Problem to solve:
Given the entries that follow, write out exactly the lines starting at the one containing "[cells in the mapped" and ending at the one containing "sky130_fd_sc_hd__a31oi_1 4, sky130_fd_sc_hd__a32o_1", both ends included, and only those.

Excerpts from a dataset:

<file path="src/btrs_pkg.sv">
// Package for the button triggered relay sequencer.
// Holds register indexes, reset values and the result type shared by the core, output buffer and top level.
// Depends on nothing.
package btrs_pkg;

    localparam int unsigned CfgIdxW  = 3;
    localparam int unsigned CfgDataW = 10;

    typedef enum logic [CfgIdxW-1:0] {
        CFG_PRESS_THRESHOLD = 3'd0,
        CFG_HOLD_LIMIT      = 3'd1,
        CFG_BELL_LENGTH     = 3'd2,
        CFG_ENABLE_LENGTH   = 3'd3,
        CFG_FAST_DIVIDE     = 3'd4,
        CFG_SLOW_DIVIDE     = 3'd5
    } t_cfg_idx;

    localparam logic [6:0] RstPressThreshold = 7'd10;
    localparam logic [6:0] RstHoldLimit      = 7'd100;
    localparam logic [7:0] RstBellLength     = 8'd30;
    localparam logic [9:0] RstEnableLength   = 10'd300;
    localparam logic [7:0] RstFastDivide     = 8'd125;
    localparam logic [3:0] RstSlowDivide     = 4'd10;

    typedef struct packed {
        logic bell_active;
        logic enable_active;
        logic triggered;
        logic slow_tick;
    } t_result;

endpackage

</file>
<file path="src/btrs_core.sv">
// Configuration registers, press qualifier, tick divider and relay phase counters.
// Computes one result per accepted item. Depends on btrs_pkg.
module btrs_core (
    input  logic                            i_clk,
    input  logic                            i_rst_n,
    input  logic                            i_cfg_we,
    input  logic [btrs_pkg::CfgIdxW-1:0]    i_cfg_idx,
    input  logic [btrs_pkg::CfgDataW-1:0]   i_cfg_data,
    input  logic                            i_accept,
    input  logic                            i_button_level,
    output btrs_pkg::t_result               o_result
);
    import btrs_pkg::*;

    logic [6:0] r_press_threshold, r_hold_limit;
    logic [7:0] r_bell_length, r_fast_divide;
    logic [9:0] r_enable_length;
    logic [3:0] r_slow_divide;

    logic [6:0] r_press_count, n_press_count;
    logic       r_armed, n_armed;
    logic [7:0] r_bell_remaining, n_bell_remaining;
    logic [9:0] r_enable_remaining, n_enable_remaining;
    logic [7:0] r_fast_count, n_fast_count;
    logic [3:0] r_slow_count, n_slow_count;
    logic       r_bell_level, n_bell_level;
    logic       r_enable_level, n_enable_level;

    logic       fired;
    logic       slow;
    logic [7:0] bell_after_press;
    logic [7:0] bell_dec;
    logic [9:0] enable_mid;
    logic [8:0] fast_sum;
    logic [4:0] slow_sum;

    always_ff @(posedge i_clk) begin
        if (!i_rst_n) begin
            r_press_threshold <= RstPressThreshold;
            r_hold_limit      <= RstHoldLimit;
            r_bell_length     <= RstBellLength;
            r_enable_length   <= RstEnableLength;
            r_fast_divide     <= RstFastDivide;
            r_slow_divide     <= RstSlowDivide;
        end else if (i_cfg_we) begin
            case (t_cfg_idx'(i_cfg_idx))
                CFG_PRESS_THRESHOLD: r_press_threshold <= i_cfg_data[6:0];
                CFG_HOLD_LIMIT:      r_hold_limit      <= i_cfg_data[6:0];
                CFG_BELL_LENGTH:     r_bell_length     <= i_cfg_data[7:0];
                CFG_ENABLE_LENGTH:   r_enable_length   <= i_cfg_data;
                CFG_FAST_DIVIDE:     r_fast_divide     <= i_cfg_data[7:0];
                CFG_SLOW_DIVIDE:     r_slow_divide     <= i_cfg_data[3:0];
                default: begin
                end
            endcase
        end
    end

    always_comb begin
        n_press_count      = r_press_count;
        n_armed            = r_armed;
        fired              = 1'b0;
        bell_after_press   = r_bell_remaining;
        if (i_button_level && (r_press_count < r_hold_limit)) begin
            n_press_count = r_press_count + 7'd1;
            if ((n_press_count > r_press_threshold) && r_armed) begin
                n_armed = 1'b0;
                fired   = 1'b1;
                if ((r_bell_remaining == 8'd0) && (r_enable_remaining == 10'd0)) begin
                    bell_after_press = r_bell_length;
                end
            end
        end else begin
            n_press_count = 7'd0;
            n_armed       = 1'b1;
        end

        n_bell_remaining   = bell_after_press;
        n_enable_remaining = r_enable_remaining;
        n_bell_level       = r_bell_level;
        n_enable_level     = r_enable_level;
        n_slow_count       = r_slow_count;
        slow               = 1'b0;
        bell_dec           = bell_after_press - 8'd1;
        enable_mid         = r_enable_remaining;
        fast_sum           = {1'b0, r_fast_count} + 9'd1;
        slow_sum           = {1'b0, r_slow_count} + 5'd1;
        n_fast_count       = fast_sum[7:0];

        if (fast_sum >= {1'b0, r_fast_divide}) begin
            n_fast_count = 8'd0;
            n_slow_count = slow_sum[3:0];
            if (slow_sum >= {1'b0, r_slow_divide}) begin
                n_slow_count = 4'd0;
                slow         = 1'b1;
                if (bell_after_press != 8'd0) begin
                    n_bell_remaining = bell_dec;
                    if (bell_dec == 8'd0) begin
                        enable_mid = r_enable_length;
                    end
                    n_bell_level = 1'b1;
                end else begin
                    n_bell_level = 1'b0;
                end
                n_enable_remaining = enable_mid;
                if (enable_mid != 10'd0) begin
                    n_enable_remaining = enable_mid - 10'd1;
                    n_enable_level     = 1'b1;
                end else begin
                    n_enable_level = 1'b0;
                end
            end
        end
    end

    always_ff @(posedge i_clk) begin
        if (!i_rst_n) begin
            r_press_count      <= 7'd0;
            r_armed            <= 1'b0;
            r_bell_remaining   <= 8'd0;
            r_enable_remaining <= 10'd0;
            r_fast_count       <= 8'd0;
            r_slow_count       <= 4'd0;
            r_bell_level       <= 1'b0;
            r_enable_level     <= 1'b0;
        end else if (i_accept) begin
            r_press_count      <= n_press_count;
            r_armed            <= n_armed;
            r_bell_remaining   <= n_bell_remaining;
            r_enable_remaining <= n_enable_remaining;
            r_fast_count       <= n_fast_count;
            r_slow_count       <= n_slow_count;
            r_bell_level       <= n_bell_level;
            r_enable_level     <= n_enable_level;
        end
    end

    assign o_result.bell_active   = n_bell_level;
    assign o_result.enable_active = n_enable_level;
    assign o_result.triggered     = fired;
    assign o_result.slow_tick     = slow;

endmodule

</file>
<file path="src/btrs_obuf.sv">
// Two entry output buffer: a result register backed by a skid register.
// Depends on btrs_pkg for the result type.
module btrs_obuf (
    input  logic              i_clk,
    input  logic              i_rst_n,
    input  logic              i_push,
    input  btrs_pkg::t_result i_data,
    output logic              o_space,
    output logic              o_valid,
    output btrs_pkg::t_result o_data,
    input  logic              i_ready
);
    import btrs_pkg::*;

    logic    r_out_valid, r_skid_valid;
    t_result r_out_data, r_skid_data;
    logic    pop;

    assign pop     = r_out_valid && i_ready;
    assign o_space = !r_skid_valid;
    assign o_valid = r_out_valid;
    assign o_data  = r_out_data;

    always_ff @(posedge i_clk) begin
        if (!i_rst_n) begin
            r_out_valid  <= 1'b0;
            r_skid_valid <= 1'b0;
        end else begin
            if (r_skid_valid) begin
                if (pop) begin
                    r_skid_valid <= 1'b0;
                end
            end else if (i_push) begin
                if (r_out_valid && !pop) begin
                    r_skid_valid <= 1'b1;
                end else begin
                    r_out_valid <= 1'b1;
                end
            end else if (pop) begin
                r_out_valid <= 1'b0;
            end
        end
    end

    always_ff @(posedge i_clk) begin
        if (r_skid_valid) begin
            if (pop) begin
                r_out_data <= r_skid_data;
            end
        end else if (i_push) begin
            if (r_out_valid && !pop) begin
                r_skid_data <= i_data;
            end else begin
                r_out_data <= i_data;
            end
        end
    end

endmodule

</file>
<file path="src/button_triggered_relay_sequencer.sv">
// Top level of the button triggered relay sequencer.
// Uses btrs_pkg, btrs_core and btrs_obuf.
// The two entry output buffer registers accepted results and absorbs one stalled result.
// Throughput: one item per cycle while input ready is high.
// Reset: synchronous active low; registers take their reset values and all counters clear.
// Input ready is low during reset and whenever both output entries are full.
module button_triggered_relay_sequencer (
    input  logic                            i_clk,
    input  logic                            i_rst_n,
    input  logic                            i_cfg_we,
    input  logic [btrs_pkg::CfgIdxW-1:0]    i_cfg_idx,
    input  logic [btrs_pkg::CfgDataW-1:0]   i_cfg_data,
    input  logic                            i_in_valid,
    output logic                            o_in_ready,
    input  logic                            i_button_level,
    output logic                            o_out_valid,
    input  logic                            i_out_ready,
    output logic                            o_bell_active,
    output logic                            o_enable_active,
    output logic                            o_triggered,
    output logic                            o_slow_tick
);
    import btrs_pkg::*;

    logic    accept;
    logic    space;
    t_result core_result;
    t_result out_result;

    assign o_in_ready = i_rst_n && space;
    assign accept     = i_in_valid && o_in_ready;

    btrs_core u_core (
        .i_clk          (i_clk),
        .i_rst_n        (i_rst_n),
        .i_cfg_we       (i_cfg_we),
        .i_cfg_idx      (i_cfg_idx),
        .i_cfg_data     (i_cfg_data),
        .i_accept       (accept),
        .i_button_level (i_button_level),
        .o_result       (core_result)
    );

    btrs_obuf u_obuf (
        .i_clk   (i_clk),
        .i_rst_n (i_rst_n),
        .i_push  (accept),
        .i_data  (core_result),
        .o_space (space),
        .o_valid (o_out_valid),
        .o_data  (out_result),
        .i_ready (i_out_ready)
    );

    assign o_bell_active   = out_result.bell_active;
    assign o_enable_active = out_result.enable_active;
    assign o_triggered     = out_result.triggered;
    assign o_slow_tick     = out_result.slow_tick;

endmodule

</file>
<file path="config.mk">
export PLATFORM = sky130hd
export DESIGN_NAME = button_triggered_relay_sequencer
export DESIGN_NICKNAME = d
export VERILOG_FILES = /design/src/btrs_pkg.sv /design/src/btrs_core.sv /design/src/btrs_obuf.sv /design/src/button_triggered_relay_sequencer.sv
export SDC_FILE = /design/constraint.sdc
export NUM_CORES = 1
export LEC_CHECK = 0
export BUFFER_PORTS_ARGS = -buffer_cell sky130_fd_sc_hd__buf_4
export CORE_MARGIN = 1
export CORE_UTILIZATION = 59
export CTS_CLUSTER_DIAMETER = 200
export DETAILED_ROUTE_END_ITERATION = 10
export GPL_ROUTABILITY_DRIVEN = 0
export PLACE_DENSITY_LB_ADDON = 0.12
export SYNTH_ARGS = -nofsm -noshare
export SYNTH_HDL_FRONTEND = slang
export SYNTH_SLANG_ARGS = --single-unit
</file>
<file path="constraint.sdc">
create_clock -name i_clk -period 8.7 [get_ports i_clk]
set_input_delay 1.74 -clock i_clk [delete_from_list [all_inputs] [get_ports i_clk]]
set_output_delay 1.74 -clock i_clk [all_outputs]
set_load 0.01 [all_outputs]
</file>
==> flow_results.org <==
** Run status
- The run finished with clean final reports.

** Logic synthesis
- The Yosys step of the flow raised 0 warnings.
- Sequential elements use 38.2% of the synthesized area.
- For this run, asynchronously set or reset flops after synthesis account for 0%.
- Synth unique cells :: 63
- Syn nets :: 685
- Leading area contributor after synthesis :: sky130_fd_sc_hd__dfxtp_1
- In the synthesized netlist the dominant register cell turns out to be sky130_fd_sc_hd__dfxtp_1.
- Number of enable-type register cells in the synthesized netlist :: 8
- Post-synthesis cell count :: 636
- Mean post-synth cell area :: 8.07 µm²
- The synthesized design contains 94 register bits.
- Synthesized area :: 5130 µm²
- Largest cells by area after synthesis :: sky130_fd_sc_hd__dfxtp_1 (34%), sky130_fd_sc_hd__nand2_1 (8.2%), sky130_fd_sc_hd__ha_1 (7.3%), sky130_fd_sc_hd__a21oi_1 (6.7%), sky130_fd_sc_hd__edfxtp_1 (4.7%)
- The synthesized design devotes to its leading area cell type 33.6% of total area.

** Hold path
- Kind of path behind the tightest hold check :: flip-flop to flip-flop
- In this run the most critical hold path is launched from u_core.r_hold_limit[0].
- The worst hold path was traced through 2 stages.
- For hold timing, the worst endpoint is u_core.r_hold_limit[0].

** Worst setup path
- In this design, the largest share of critical-path delay is due to compound AO/OA/AOI/OAI gates.
- Data on the critical path is required at its endpoint by 8.92 ns.
- In this run the critical register-to-register path is launched from u_core.r_press_count[0].
- The setup check on the worst reg-to-reg path leaves a slack of 3.94 ns.
- Data arrival time of the critical path :: about 5.2 ns
- Counting cells, the worst reg-to-reg path comes to 19.
- The worst register-to-register path ends at u_obuf.r_skid_data[2].
- The worst setup path is captured at a flip-flop.
- Max stage delay on crit path :: 0.64 ns
- Buf+Inv Stages, Crit Path :: 1
- Series of cell instances along the critical path :: buf_4 > nand4b_1 > a21oi_1 > and4_1 > a21oi_1 > ha_1 > xnor2_1 > a211o_1 > nor4_1 > a21oi_1 > nor2_4 > nand2_4 > mux2_2 > o21ai_1
- WS Path Type :: input pin to flip-flop
- CP Max Fanout :: 19
- STA classifies the critical path startpoint as an input pin.
- Cell repeated most along the worst path :: sky130_fd_sc_hd__a21oi_1
- For this design, the slowest cell found on the critical path is sky130_fd_sc_hd__and4_1.

** Clocking
- No sink is reached through more buffers than the 2 on the longest clock path.
- Register clock-pin slew on the reported worst setup and hold paths :: 0.09 ns
- Number of buffers added by the clock tree synthesis step :: 9
- Clock latency on the worst-skew pair :: ~0.37 ns
- Number of levels the H-tree was split into :: 3
- # Post-CTS Setup Buffers :: 0
- TritonCTS sink count :: 94
- TritonCTS built the clock tree.
- Clock tree synthesis selected as its root buffer the cell sky130_fd_sc_hd__clkbuf_8.
- Post-CTS repair changed the size of 0 cells.
- CTS Hold Bufs :: 0

** Detailed routing
- After detailed routing, the average wire length per cell comes to 15.6 µm.
- Detailed routing inserted a total of 4,578 vias.
- For this block, the routed nets add up to 11.8 mm of wire.
- The count of nets left with antenna violations once routing finished came out at 0.
- For this block, the initial DRC count from the detailed router was 235.
- Vias per Instance :: 6.02
- The pre-antenna-repair detailed-routing pass consisted of 5 iterations.
- After detailed routing, the number of remaining DRC violations is 0.

** Placed design
- DP Area :: 5370 µm²
- HPWL after detailed placement :: 8.28 mm
- Port Buffer Count :: 24

** Die
- Die outline area :: 9070 µm²
- After floorplanning, the core was sized to cover 8300 µm².
- In this run the core area contains 33 standard-cell rows.
- The die is 95.2 µm wide.
- 25 I/O pins were placed.
- For this configuration, the core starts out at a cell density of 61.8%.
- Height of the die :: 95.2 µm

** STA
- Static timing analysis puts the maximum clock frequency at 200 MHz.
- RSZ-0062 raised after global routing :: false
- Fraction of the cycle the final worst path needs :: approximately 57%
- Minimum clock period :: about 5.0 ns
- Headroom to the max-slew limit came out at 36.1%.
- Hold Fails Final Rpt :: 0
- Post-route setup TNS :: 0 ns
- Max Transition Viols Final :: 0
- Worst-margin pin slew :: between 0.9 and 1 ns
- The clock arrives with 0.00577 ns of skew.
- Count of final setup violators :: 0

** Power
- Total power consumption of the routed design :: 841 µW
- Dividing total power by cell area gives a power density of 151 nW/µm².
- The analysis attributes to cell leakage a power of between 2 and 2.5 nW.
- Maximum VDD drop :: approximately 0.097 mV

** Final layout
- The area growth from synthesis to layout is 8.61%.
- Fraction of final layout cells with drive strength greater than 1 :: 8.24%
- Number of antenna diodes :: 0
- Final Cell Area :: 5570 µm²
- Fin nets :: around 700

** GRT
- The total overflow left after global routing is 0.
- For this run, the total global-route usage over all layers was measured as between 20 and 30%.
- The number of global-route vias before repair was 4,179.
- Pin count of the biggest net entering global routing :: 51
- The initial antenna violation count was 0.
- The first global-routing pass estimated 19.4 mm of wire.

** Flow run
- Number of max-capacitance violations reported :: 0
[cells in the final DEF, fill, tap and decap left out, types with 12 or more instances in the layout]
cell type and count:
sky130_fd_sc_hd__and3_1 12, sky130_fd_sc_hd__a21oi_1 69, sky130_fd_sc_hd__nand2_1 112, sky130_fd_sc_hd__xor2_1 12, sky130_fd_sc_hd__buf_4 27, sky130_fd_sc_hd__ha_1 30
sky130_fd_sc_hd__nand3_1 28, sky130_fd_sc_hd__dfxtp_1 86, sky130_fd_sc_hd__xnor2_1 12, sky130_fd_sc_hd__nor2_1 47, sky130_fd_sc_hd__inv_1 26, sky130_fd_sc_hd__o21ai_0 24
sky130_fd_sc_hd__nor3_1 14, sky130_fd_sc_hd__nand2b_1 12
[layer usage]
layer	global-route usage, %	up-vias	wire [µm]
li1	-	2284	-
met1	36.1	2160	5560
met2	45.2	116	5620
met3	5.82	18	460
met4	10.4	0	200
met5	0	-	0
[kinds of logic after synthesis]
kind of cell               after synthesis  share of synthesized area, %
AOI/OAI and AO/OA                      156                          18.7
xor gates and xnor gates                25                          4.63
adders and majority gates               30                          7.32
buffers and inverters                   51                          3.90
DFF                                     94                          38.2
muxes                                   12                          2.41
and+or+nand+nor                        268                          24.8
[where the power goes]
part / leakage, nW / total (mW) / switching (mW) / internal [mW]
Clock: 0.103 / 0.311 / 0.152 / 0.159
Combinational: 1.49 / 0.0754 / 0.0469 / 0.0285
Sequential: 0.772 / 0.454 / 0.00904 / 0.445
Total: 2.37 / 0.841 / 0.208 / 0.633
[flip-flops by register name, indices dropped and copies added, names as in the netlist, 7 cells and up]
signal,count
u_core.r_enable_remaining,10
u_core.r_hold_limit,7
u_core.r_press_threshold,7
u_core.r_fast_divide,8
u_core.r_fast_count,8
u_core.r_enable_length,10
u_core.r_bell_remaining,8
u_core.r_bell_length,8
u_core.r_press_count,7
[layout make-up]
type	instances	area, µm²
clock buffers	10	128
clock inverters	6	76.3
fillers	710	2730
inverters	27	101
multi-input cells	491	2970
flip-flops and latches	94	1960
well taps	105	131
repair buffers	27	203
[cells in the mapped netlist (2+ instances only)]
cell and instances:
sky130_fd_sc_hd__a211oi_1 7, sky130_fd_sc_hd__a21o_1 10, sky130_fd_sc_hd__a21oi_1 69, sky130_fd_sc_hd__a311oi_1 3
sky130_fd_sc_hd__a31oi_1 4, sky130_fd_sc_hd__a32o_1 5, sky130_fd_sc_hd__and3_1 12, sky130_fd_sc_hd__buf_1 4
sky130_fd_sc_hd__buf_4 2, sky130_fd_sc_hd__clkbuf_1 17, sky130_fd_sc_hd__dfxtp_1 86, sky130_fd_sc_hd__edfxtp_1 8
sky130_fd_sc_hd__ha_1 30, sky130_fd_sc_hd__inv_1 26, sky130_fd_sc_hd__mux2_2 3, sky130_fd_sc_hd__mux2i_1 9
sky130_fd_sc_hd__nand2_1 112, sky130_fd_sc_hd__nand2b_1 12, sky130_fd_sc_hd__nand3_1 28, sky130_fd_sc_hd__nand3b_1 6
sky130_fd_sc_hd__nand4_1 5, sky130_fd_sc_hd__nor2_1 48, sky130_fd_sc_hd__nor2b_1 4, sky130_fd_sc_hd__nor3_1 14
sky130_fd_sc_hd__nor3b_1 5, sky130_fd_sc_hd__nor4_1 3, sky130_fd_sc_hd__o211ai_1 10, sky130_fd_sc_hd__o21ai_0 24
sky130_fd_sc_hd__o21ai_1 5, sky130_fd_sc_hd__o31ai_1 3, sky130_fd_sc_hd__or2_2 2, sky130_fd_sc_hd__or3_1 4
sky130_fd_sc_hd__or4_1 3, sky130_fd_sc_hd__or4_4 2, sky130_fd_sc_hd__xnor2_1 12, sky130_fd_sc_hd__xor2_1 12
[per-stage QoR]
stage                     std cells  hold WS, ns  setup WS, ns  util (%)
after global routing            760        0.473          3.44      67.1
after detailed placement        744        0.450          3.35      64.7
after CTS                       760        0.461          3.73      67.1
after global placement          744        0.444          3.52      64.7
after floorplan                 636        0.432          4.17         -
final                           760        0.458          3.71      67.1
[worst reg2reg max path: stages (launching register included)]
cell                      delay [ns]
sky130_fd_sc_hd__dfxtp_1        0.50
sky130_fd_sc_hd__ha_1           0.30
sky130_fd_sc_hd__nand3_1        0.14
sky130_fd_sc_hd__nor2_1         0.16
sky130_fd_sc_hd__xor2_1         0.10
sky130_fd_sc_hd__ha_1           0.32
sky130_fd_sc_hd__nand4_1        0.13
sky130_fd_sc_hd__a21oi_1        0.14
sky130_fd_sc_hd__o22a_1         0.22
sky130_fd_sc_hd__and4_1         0.54
sky130_fd_sc_hd__a21oi_1        0.17
sky130_fd_sc_hd__ha_1           0.30
sky130_fd_sc_hd__xnor2_1        0.17
sky130_fd_sc_hd__a211o_1        0.23
sky130_fd_sc_hd__nor4_1         0.20
sky130_fd_sc_hd__a21oi_1        0.15
sky130_fd_sc_hd__nor2_4         0.18
sky130_fd_sc_hd__nand2_4        0.17
sky130_fd_sc_hd__mux2_2         0.35
sky130_fd_sc_hd__o21ai_1        0.15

Answer to the exercise:
[cells in the mapped netlist (2+ instances only)]
cell and instances:
sky130_fd_sc_hd__a211oi_1 7, sky130_fd_sc_hd__a21o_1 10, sky130_fd_sc_hd__a21oi_1 69, sky130_fd_sc_hd__a311oi_1 3
sky130_fd_sc_hd__a31oi_1 4, sky130_fd_sc_hd__a32o_1 5, sky130_fd_sc_hd__and3_1 12, sky130_fd_sc_hd__buf_1 4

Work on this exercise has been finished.